It was shocking to many Canadian Veterans to find out that the Canadian Department of National Defense (DND) under the orders of the Canadian Government began testing Agent Orange, Agent Purple and later Agent White at CFB Gagetown starting in 1956, long before it was ever used by the US Military in Vietnam.

Now to be fair, the Canadian Government (Ottawa) claims that it wasn't actually testing these chemicals and that they were in fact conducting a defoliation program and even went so far as to claim that it was being done for our own good; so a branch wouldn't fall on our heads while training.

Ottawa went on to claim that the chemicals which they used weren't Agents Orange, Purple and White but let's face it the US hadn't coined the names of the Rainbow Chemicals yet and technically there never has been any chemical product registered under these names, and besides it was a Military designated name because of the paint strip around the barrels for easy identification in a time of war, which just happened to stick.

Now I have indicated that I believe Ottawa was testing these products on their own troops and that of the US and British military at Canadian Force Base (CFB) Gagetown in New Brunswick, Canada due to Ottawa's own words. Government Officials have stated that they neither knew that the chemical products contained (TCDD) Dioxin or (HCB) Hexachlorobenzene (both known carcinogens and without much doubt two of the most deadly man-made chemicals known to mankind),
nor even if they had that they didn't know that these two chemicals were harmful.

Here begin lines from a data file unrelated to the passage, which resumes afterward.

### config.mk
export PLATFORM = sky130hd
export DESIGN_NAME = transmitter_flat
export DESIGN_NICKNAME = d
export VERILOG_FILES = /design/src/rtl/transmitter_if.sv /design/src/rtl/transmitter.sv /design/src/flat_wrapper.sv
export SDC_FILE = /design/constraint.sdc
export NUM_CORES = 1
export LEC_CHECK = 0
export BUFFER_PORTS_ARGS = -buffer_cell sky130_fd_sc_hd__buf_2
export CAP_MARGIN = 0
export CORE_MARGIN = 10
export CORE_UTILIZATION = 40
export CTS_BUF_LIST = sky130_fd_sc_hd__clkbuf_8
export DETAILED_ROUTE_END_ITERATION = 16
export GPL_ROUTABILITY_DRIVEN = 0
export HOLD_SLACK_MARGIN = 0.02
export PLACE_DENSITY = 0.69
export SYNTH_ARGS = -nofsm -noshare
export SYNTH_HDL_FRONTEND = slang
export SYNTH_SLANG_ARGS = --single-unit
### constraint.sdc
create_clock -name clk -period 2.21 [get_ports clk]
set_clock_uncertainty 0.2 [all_clocks]
set_input_delay 0.1105 -clock clk [delete_from_list [all_inputs] [get_ports clk]]
set_output_delay 0.1105 -clock clk [all_outputs]
set_load 0.01 [all_outputs]
### src/rtl/transmitter_if.sv
// Start/data handshake and serial frame outputs of the word transmitter.
interface transmitter_if;
  logic        start;
  logic [31:0] txdata;
  logic        ready;
  logic        busy;
  logic        done;
  logic        dataout;
  logic        comEn;
  logic        sclk;

  modport master (
    output start, txdata,
    input  ready, busy, done, dataout, comEn, sclk
  );

  modport slave (
    input  start, txdata,
    output ready, busy, done, dataout, comEn, sclk
  );
endinterface

### src/rtl/transmitter.sv
// Serialises a 32-bit word MSB first with a bit clock and frame enable,
// followed by an idle gap of GAP_BITS bit periods before the next word.
module transmitter #(
  parameter int HALF_DIV = 50,
  parameter int GAP_BITS = 2
) (
  input logic clk,
  input logic reset,
  transmitter_if.slave bus
);

  localparam int BIT_CYCLES = 2 * (HALF_DIV + 1);
  localparam int GAP_CYCLES = GAP_BITS * BIT_CYCLES;
  localparam int DIV_W      = $clog2(BIT_CYCLES);
  localparam int GAP_W      = $clog2(GAP_CYCLES);

  localparam logic [DIV_W-1:0] DIV_LAST = DIV_W'(BIT_CYCLES - 1);
  localparam logic [DIV_W-1:0] DIV_HALF = DIV_W'(HALF_DIV + 1);
  localparam logic [GAP_W-1:0] GAP_LAST = GAP_W'(GAP_CYCLES - 1);
  localparam logic [4:0]       BIT_LAST = 5'd31;

  typedef enum logic [1:0] {
    IDLE,
    SHIFT,
    GAP
  } state_t;

  state_t           state, state_next;
  logic [31:0]      shift_reg, shift_next;
  logic [4:0]       bit_cnt, bit_next;
  logic [DIV_W-1:0] div_cnt, div_next;
  logic [GAP_W-1:0] gap_cnt, gap_next;

  always_ff @(posedge clk) begin
    if (reset) begin
      state     <= IDLE;
      shift_reg <= '0;
      bit_cnt   <= '0;
      div_cnt   <= '0;
      gap_cnt   <= '0;
    end else begin
      state     <= state_next;
      shift_reg <= shift_next;
      bit_cnt   <= bit_next;
      div_cnt   <= div_next;
      gap_cnt   <= gap_next;
    end
  end

  always_comb begin
    state_next = state;
    shift_next = shift_reg;
    bit_next   = bit_cnt;
    div_next   = div_cnt;
    gap_next   = gap_cnt;
    case (state)
      IDLE: begin
        if (bus.start) begin
          state_next = SHIFT;
          shift_next = bus.txdata;
          bit_next   = '0;
          div_next   = '0;
        end
      end
      SHIFT: begin
        if (div_cnt != DIV_LAST) begin
          div_next = div_cnt + 1'b1;
        end else if (bit_cnt != BIT_LAST) begin
          div_next   = '0;
          bit_next   = bit_cnt + 1'b1;
          shift_next = {shift_reg[30:0], 1'b0};
        end else begin
          state_next = GAP;
          div_next   = '0;
          gap_next   = '0;
        end
      end
      GAP: begin
        if (gap_cnt == GAP_LAST) begin
          state_next = IDLE;
        end else begin
          gap_next = gap_cnt + 1'b1;
        end
      end
      default: begin
        state_next = IDLE;
      end
    endcase
  end

  // The gap counter is zero only on the first GAP cycle, which marks the end of the word.
  assign bus.ready   = (state == IDLE);
  assign bus.busy    = (state != IDLE);
  assign bus.comEn   = (state == SHIFT);
  assign bus.dataout = (state == SHIFT) && shift_reg[31];
  assign bus.sclk    = (state == SHIFT) && (div_cnt >= DIV_HALF);
  assign bus.done    = (state == GAP) && (gap_cnt == '0);

endmodule

### src/flat_wrapper.sv
// flat-port wrapper written by rule: the top's interface ports become plain ports
module transmitter_flat 
#(
  parameter int HALF_DIV = 50,
  parameter int GAP_BITS = 2
)
  (clk, reset, bus_start, bus_txdata, bus_ready, bus_busy, bus_done, bus_dataout, bus_comEn, bus_sclk);
  transmitter_if bus_i ();
  input logic clk;
  input logic reset;
  input wire logic [$bits(bus_i.start)-1:0] bus_start;
  input wire logic [$bits(bus_i.txdata)-1:0] bus_txdata;
  output wire logic [$bits(bus_i.ready)-1:0] bus_ready;
  output wire logic [$bits(bus_i.busy)-1:0] bus_busy;
  output wire logic [$bits(bus_i.done)-1:0] bus_done;
  output wire logic [$bits(bus_i.dataout)-1:0] bus_dataout;
  output wire logic [$bits(bus_i.comEn)-1:0] bus_comEn;
  output wire logic [$bits(bus_i.sclk)-1:0] bus_sclk;
  assign bus_i.start = bus_start;
  assign bus_i.txdata = bus_txdata;
  assign bus_ready = bus_i.ready;
  assign bus_busy = bus_i.busy;
  assign bus_done = bus_i.done;
  assign bus_dataout = bus_i.dataout;
  assign bus_comEn = bus_i.comEn;
  assign bus_sclk = bus_i.sclk;
  transmitter #(.HALF_DIV(HALF_DIV), .GAP_BITS(GAP_BITS)) u_core (.clk(clk), .reset(reset), .bus(bus_i));
endmodule
==> impl_metrics.toml <==
[run_status]
status = "completed"

[clocking]
cts_tree = "built"
clkSinkCount = 54
cts_root_buffer = "clkbuf_8"
clock_path_buffers = 2
htreeDepth = 2
cts.clk_slew.worst_paths_ns = 0.10
clock_latency_ns = 0.31
cts_made_buffers = 5

[routing]
wl_per_cell_um = 15.42
drc = 0
drt_iter0_markers = 174
vias = 2560
viasPerCell = 5.401
ant_nets = 0
drtPass1Iterations = 4
finalWirelength_mm = 7.308

[layout]
multiInputGateArea_um2 = 1754
final_layout_size_suffix_gt1_share_pct = 32.80
seqCellArea_um2 = 1084
fillCellCount = 664
largest_register_ffs = 32
n_antenna_cell = 0
final_util_pct = 53.00
area_growth_pct = 28.12
nNetsFinal = 415

[worst_setup_path]
cpMostUsedCell = "ha_4"
worst_path_largest_cell_delay_ns = 0.35
required_ns = 2.17
path_cells = "ha_4, and3_4, ha_4, nor3b_4, buf_6, a21oi_4, nor2_8, buf_12, a311oi_1"
crit_slowest_cell = "dfxtp_2"
crit_fanout = 6
start_kind = "register"
crit_type = "register to register"
worst_setup_path_end_kind = "register"
critical_path_arrival_ns = 2.12

[timing]
fmax_mhz = 463.7
hold_viol_final = 0
slew_violations = 0
period_minus_slack_ns = 2.156
hold-worst-slack_ns = 0.1255
fin_crit_sh_pct = 97.58
fin_setup_tns_ns = 0
slew_headroom_pct = 54.91
worst_slew_pin_slew_ns = 0.6763
setup_viol = 0

[pwr]
power_mw = 2.112
power.density_nw_per_um2 = 546.4
vdd_drop_max_mv = 0.3003
leakagePower_nw = 1.528

[floorplanning]
core-area_um2 = 7292
num_rows = 31
die_y_um = 106.8
initial_utilization_pct = 41.37
die_w_um = 106.8
pin_count = 41
die_area_um2 = 11410

[synthesis]
netlist_area_um2 = 3017
ys_seq_elements = 54
ys_warn_count = 0
synth_edf_count = 0
syn_inst = 295
yosysSeqAreaShare_pct = 35.84
ys_types = 52
synth_fp_nets = 336
avgSynthCellArea_um2 = 10.23
synth-async-reset-ratio_pct = 0
synth_top_flop_cell = "dfxtp_1"

[global_routing]
grt_use_total_pct = 12.19
grt_pass1_vias = 2516
overflow = 0
grt_max_degree = 33
antenna_found_initial = 0
grt_pass1_wl_mm = 11.91

[placed_design]
hpwl_mm = 4.498
port_buffers = 40

[worst_hold_path]
hold_class = "input pin to register"

[job]
maxCapViolations = 0
## worst max-delay path, delay by kind of cell (launching register included)
| kind | cells | cell delay [ns] |
|---|---|---|
| AOI/OAI and AO/OA | 2 | 0.15 |
| adders and majority gates | 2 | 0.32 |
| buffers and inverters | 2 | 0.31 |
| DFF | 1 | 0.35 |
| and+or+nand+nor | 3 | 0.69 |
## metrics by stage
step	setup slack, ns	std cells	instance area, um2
final	0.05354	474	3865
after global routing	-0.01966	474	3865
after CTS	0.01714	466	3705
after detailed placement	0.03275	425	3283
after global placement	0.1090	425	3283
after floorplan	0.1955	295	3017
## cell type report
| class | count | share of cell area (%) |
|---|---|---|
| clock buffer | 6 | 2.137 |
| clock inverter | 2 | 0.2266 |
| tap | 99 | 3.205 |
| timing repair buffer | 94 | 20.33 |
| sequential | 54 | 28.03 |
| inverter | 7 | 0.6798 |
| multi-input combinational | 212 | 45.39 |
## report_power, final
| group | switching [mW] | internal (mW) | total, mW |
|---|---|---|---|
| combinational | 0.229 | 0.239 | 0.468 |
| sequential | 0.0349 | 1.03 | 1.07 |
| clock | 0.327 | 0.249 | 0.576 |
## per-layer routing
metal,global-route usage (%),share of wire [%]
met1,15.14,47
met2,20.50,48
met3,2.515,3.8
met4,4.062,1.2
met5,0,0
## worst paths after layout
| check | to | cells after the start | from | slack [ns] |
|---|---|---|---|---|
| max | u_core.bit_cnt[3] | 9 | u_core.bit_cnt[1] | 0.05 |
| min | u_core.div_cnt[0] | 2 | reset | 0.13 |
| max reg2reg | u_core.bit_cnt[3] | 9 | u_core.bit_cnt[1] | 0.05 |
| min reg2reg | u_core.bit_cnt[3] | 1 | u_core.bit_cnt[3] | 0.30 |
## logic make-up (layout without fill, tap and decap cells)
| group | count (synthesis) | in the layout | synth area share [%] |
|---|---|---|---|
| simple gates | 67 | 67 | 13.98 |
| compound gates | 106 | 107 | 29.57 |
| flops | 54 | 54 | 35.84 |
| fa+ha+maj | 6 | 6 | 2.489 |
| mux | 32 | 32 | 10.62 |
| buf+inv | 30 | 109 | 7.507 |
## cell usage after synthesis (2+ instances only)
master	instances	share of area (%)
o21a_1	2	0.50
a211oi_1	5	1.2
nand3_1	8	1.3
a311oi_1	3	0.87
nand2b_1	7	1.5
nand4b_1	3	0.87
inv_1	6	0.75
nor2_2	2	0.41
buf_8	4	2.0
buf_6	8	3.0
and3_1	3	0.62
a31oi_1	3	0.62
nand2b_4	2	0.91
nand4_1	3	0.62
nor2_1	12	1.5
o21ai_0	7	1.2
ha_1	6	2.5
nor3_1	5	0.83
buf_2	4	0.66
a211oi_2	29	12
a21oi_4	2	1.1
dfxtp_1	54	36
nor2b_1	2	0.41
a311oi_2	4	2.0
nand2_1	8	1.0
mux2i_1	32	11
clkbuf_1	6	0.75
a21oi_1	41	6.8
## repair_timing
action / in CTS / in global routing
hold endpoints to repair: 33 / 0
resized for setup: 0 / 9
hold buffers: 33 / 0
setup buffers: 0 / 3
setup endpoints to repair: 0 / 34
## layout by cell type, fill, tap and decap left out, types with 3 or more instances in the layout
master and n:
ha_1 4, a211oi_2 29, buf_12 3, dlygate4sd3_1 33, clkbuf_8 6, buf_4 13, nand3_1 8, a311oi_1 3
o21ai_0 7, nand2_1 8, buf_2 40, nor2_1 12, nand4_1 3, clkbuf_16 3, a31oi_1 3, nand2b_1 7
nand4b_1 3, a311oi_2 4, a211oi_1 5, nor3_1 5, mux2i_1 32, dfxtp_1 52, a21oi_1 41, inv_1 7
(Power assumes the default switching activity.)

This clearly indicates that if these chemicals were in fact registered (not yet established) that little or no testing was done on behalf of the Canadian people by Health Canada and that the testing was actually being done at CFB Gagetown for both the Canadian and US Military, on our own Military personnel and with no regards to the collateral damage it might wreck on the surrounding civilian

Ottawa kept this 29 year defoliation program, or at least what chemicals they were using, secret for over 50 years and to this writer it was a far better kept secret then the nuclear weapons testing being done world wide. This Government secrecy had the effect of compounding the problem which as many as 350,000 possible victims
were facing as they began to become sick with all sorts of exotic and rare medical conditions, which most if not all Canadian doctors had neither experience nor knowledge of. Soldiers ,if they became too sick, were just discharged to the public sector and to civilian doctors ill-prepared to recognize or treat chemical contamination, and soldiers couldn't even give the doctors the heads up on the
possibility of toxic chemical exposure being a factor.

The US military is not innocent in this fiasco either as they accepted a Canadian invitation to test their sprays in 1966 and again in 1967 where they chose to spray chemicals on their allies which they had already stopped spraying on their enemies in Vietnam because of health concerns and chemicals which were illegal to spray in the US.

Ottawa has so far done very little for the victims which they created at CFB Gagetown even though over 3.3 million liters and/kilograms of toxic chemicals were sprayed there by Canada. This would most likely make Gagetown the second most sprayed area in the world and, because of it size or lack thereof, may actually contain more liters/kilograms per acre then most places in Vietnam and where concentrations of as much as 14,300 % above (CCME) Canadian Council for Ministers of the Environment acceptable guidelines for dioxin was found only last year, forty years after the last chemicals claimed to contain dioxin were in fact sprayed.

What Ottawa (Canadian Government) has done for Gagetown victims is to offer a $20,000 one time Ex-grata (meaning they accept no guilt or responsibility) payment for soldiers and civilians who lived within a 5 klm radius of the Base in the summers of 66 and 67, while excluding any claims for compensation to anyone who had the bad form to have died before November 6th 2006--and then only if they can prove a
limited number of medical conditions for Dioxin contamination- - placing the blame squarely on the shoulders US Military's 2 and 1/2 barrels of chemicals while totally ignoring the over 6,500 barrels and over 1 million kilograms of Canadian sprayed chemicals of identical composition.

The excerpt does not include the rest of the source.